Pseudo commutativity

Question

Operator commutativity is the basis for things like homomorphisms and linearity, e.g., $f(x+y) = f(x) + f(y)$.

Is there any meaning or development on a more general nature of this property? E.g., $f(x+y) = f(g(x)) + g(f(y)) = h(x) + h(y)$ or $f(x+g(y)) = h(f(x) * g(f(y))$ or various other relationships?

Or can this be handled under the standard models such categories with just added complexity?

What I'm interesting in understanding is if it is possible to transform maps that are not "linear" in to linear maps. Koopman and other variations show that all non-linearity is linear through expansion (possibly infinite).

Clearly linearity/homomorphisms are extremely useful due to their simplicity but they are also quite limiting. It is likely that many complex problems are complex due to our forcing a "square peg in a round hole" by trying to represent them in terms of linearity.

There seems to be no general means to deal with non-linearity (in the explicit analogous sense to the linear tools developed by mathematics). It seems that much of the machinery of "modern" mathematics is precisely to translate complex non-linear problems in to even more complex linear problems but which the complexity is "well regulated". (E.g., think of linearizing a system of non-linear differential equations in to a larger ("more complex") linear system.)

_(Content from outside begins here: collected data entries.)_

===== src/verilog/rlps_pkg.sv =====
// Package for the reset-latched peripheral select block: strap layout, reset values,
// pin-ownership carriers. Assumes a single 250 MHz clock and board straps on pins.
//******************************************************************************
// Contract
//******************************************************************************
// Contract
// - Cell-bus select strap is sampled at reset; picks cell-bus or serial port 1.
// - Cell select 0: shared pins are serial port 1, cell-only pins high-Z.
// - Cell select 1: shared pins are cell bus, serial-1-only pins high-Z.
// - PCI select sampled at reset and live serial-2 select decide host, GPIO, PCI, EEPROM, serial 2.
// - PCI select 0: host port on; upper GPIO usable once enable and direction set.
// - PCI select 0: shared pins are host port, the two PCI-only pins high-Z.
// - PCI select 1: host off; host/PCI and GPIO/PCI shared pins carry PCI.
// - Serial port 2 is enabled except with PCI 1 and serial-2 select 0.
// - PCI 1, serial-2 0 and EEPROM strap 1 start EEPROM auto-init at reset.
// - Raising serial-2 select after reset enables serial port 2, drops EEPROM path.
// - Shared-pin peripherals never drive conflicting functions at once.
// - Timers, serial port 0 and lower general pins are always available.
//******************************************************************************
package rlps_pkg;

	// Strap reset values, all matching the internal pulldowns
	localparam logic RLPS_CELL_SEL_RST = 1'h0;
	localparam logic RLPS_PCI_SEL_RST = 1'h0;
	localparam logic RLPS_SP2_SEL_RST = 1'h0;
	localparam logic RLPS_EEPROM_AUTOINIT_STRAP_RST = 1'h0;

	// Cycles of reset release before straps are caught (pins settle through synchronisers)
	localparam int unsigned RLPS_SYNC_STAGES = 3;
	localparam logic [1:0] RLPS_LATCH_DELAY = 2'h3;

	// Upper general pin span
	localparam int unsigned RLPS_UGP_LO = 9;
	localparam int unsigned RLPS_UGP_HI = 15;
	localparam int unsigned RLPS_UGP_W = RLPS_UGP_HI - RLPS_UGP_LO + 1;

	// Latched strap set
	typedef struct packed {
		logic cell_port_select;
		logic pci_select;
		logic eeprom_autoinit_strap;
	} rlps_straps_s;

	// Peripheral enables that result from the straps
	typedef struct packed {
		logic host_port_en;
		logic pci_en;
		logic eeprom_path_en;
		logic serial_port1_en;
		logic serial_port2_en;
		logic cell_port_en;
		logic pci_only_pins_oe;
		logic cell_only_pins_oe;
		logic sp1_only_pins_oe;
	} rlps_enables_s;

endpackage


===== src/verilog/rlps_sync3.sv =====
// Three-stage synchroniser with agreement filter for strap pins.
// Assumes inputs are asynchronous to the clock; reset is already synchronised.
`timescale 1ns/1ps
module rlps_sync3 #(
	parameter int unsigned WIDTH = 1,
	parameter logic [WIDTH-1:0] RST_VAL = '0
) (
	input wire logic clk_i,
	input wire logic rst_n_i,
	input wire logic [WIDTH-1:0] d_i,
	output logic [WIDTH-1:0] q_o
);
	logic [WIDTH-1:0] s1_r;
	logic [WIDTH-1:0] s2_r;
	logic [WIDTH-1:0] s3_r;
	logic [WIDTH-1:0] q_r;
	logic [WIDTH-1:0] agree;
	logic [WIDTH-1:0] q_nxt;

	// A bit changes only when stages two and three agree; stage one feeds stage two only
	assign agree = ~(s2_r ^ s3_r);
	assign q_nxt = (agree & s3_r) | (~agree & q_r);
	assign q_o = q_r;

	always_ff @(posedge clk_i or negedge rst_n_i) begin
		if (!rst_n_i) begin
			s1_r <= RST_VAL;
			s2_r <= RST_VAL;
			s3_r <= RST_VAL;
			q_r <= RST_VAL;
		end else begin
			s1_r <= d_i;
			s2_r <= s1_r;
			s3_r <= s2_r;
			q_r <= q_nxt;
		end
	end
endmodule


===== src/verilog/rlps_gpio_gate.sv =====
// Per-pin ownership gate for the upper general pins shared with PCI.
// Assumes GPIO enable and direction bits come from software-held registers elsewhere.
`timescale 1ns/1ps
module rlps_gpio_gate #(
	parameter int unsigned WIDTH = 7
) (
	input wire logic pci_mode_i,
	input wire logic [WIDTH-1:0] gpio_pin_enable_i,
	input wire logic [WIDTH-1:0] gpio_pin_direction_i,
	input wire logic [WIDTH-1:0] gpio_out_i,
	input wire logic [WIDTH-1:0] pci_out_i,
	input wire logic [WIDTH-1:0] pci_oe_i,
	output logic [WIDTH-1:0] pin_out_o,
	output logic [WIDTH-1:0] pin_oe_o
);
	genvar g;
	generate
		for (g = 0; g < WIDTH; g++) begin : gen_pin
			wire gpio_drv;
			// GPIO drives only when enabled and set as output, and never in PCI mode
			assign gpio_drv = ~pci_mode_i & gpio_pin_enable_i[g] & gpio_pin_direction_i[g];
			assign pin_out_o[g] = pci_mode_i ? pci_out_i[g] : gpio_out_i[g];
			assign pin_oe_o[g] = pci_mode_i ? pci_oe_i[g] : gpio_drv;
		end
	endgenerate
endmodule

Does anyone know if there has been any investigation in to this specific area of "operational pseudo-commutativity" or is this really just dealt with with more complex arrangements of maps (e.g., category theory)? If so, does it resonate with mathematicians, in general, to say that higher level mathematics is precisely to deal with breaking down non-linear structures? After all, linear structure is pretty much solved in mathematics and in some sense can be represented in a single commuting square. More complex structures then should be said to be non-linear. In the sense of Koopman then we use these higher mathematical tools to "linearize" non-linear problems. Category theory could be thought of, then, as a tool to linearize non-linear problems much like how using substitution for differential equation is a tool to linearize non-linear differential equations or how manifold theory is a tool to linearize non-linear manifolds. It's almost as if all mathematics "after linearity" is to develop tools to map non-linearity in to linearity… it's as if it seems necessary (as what else could it be?).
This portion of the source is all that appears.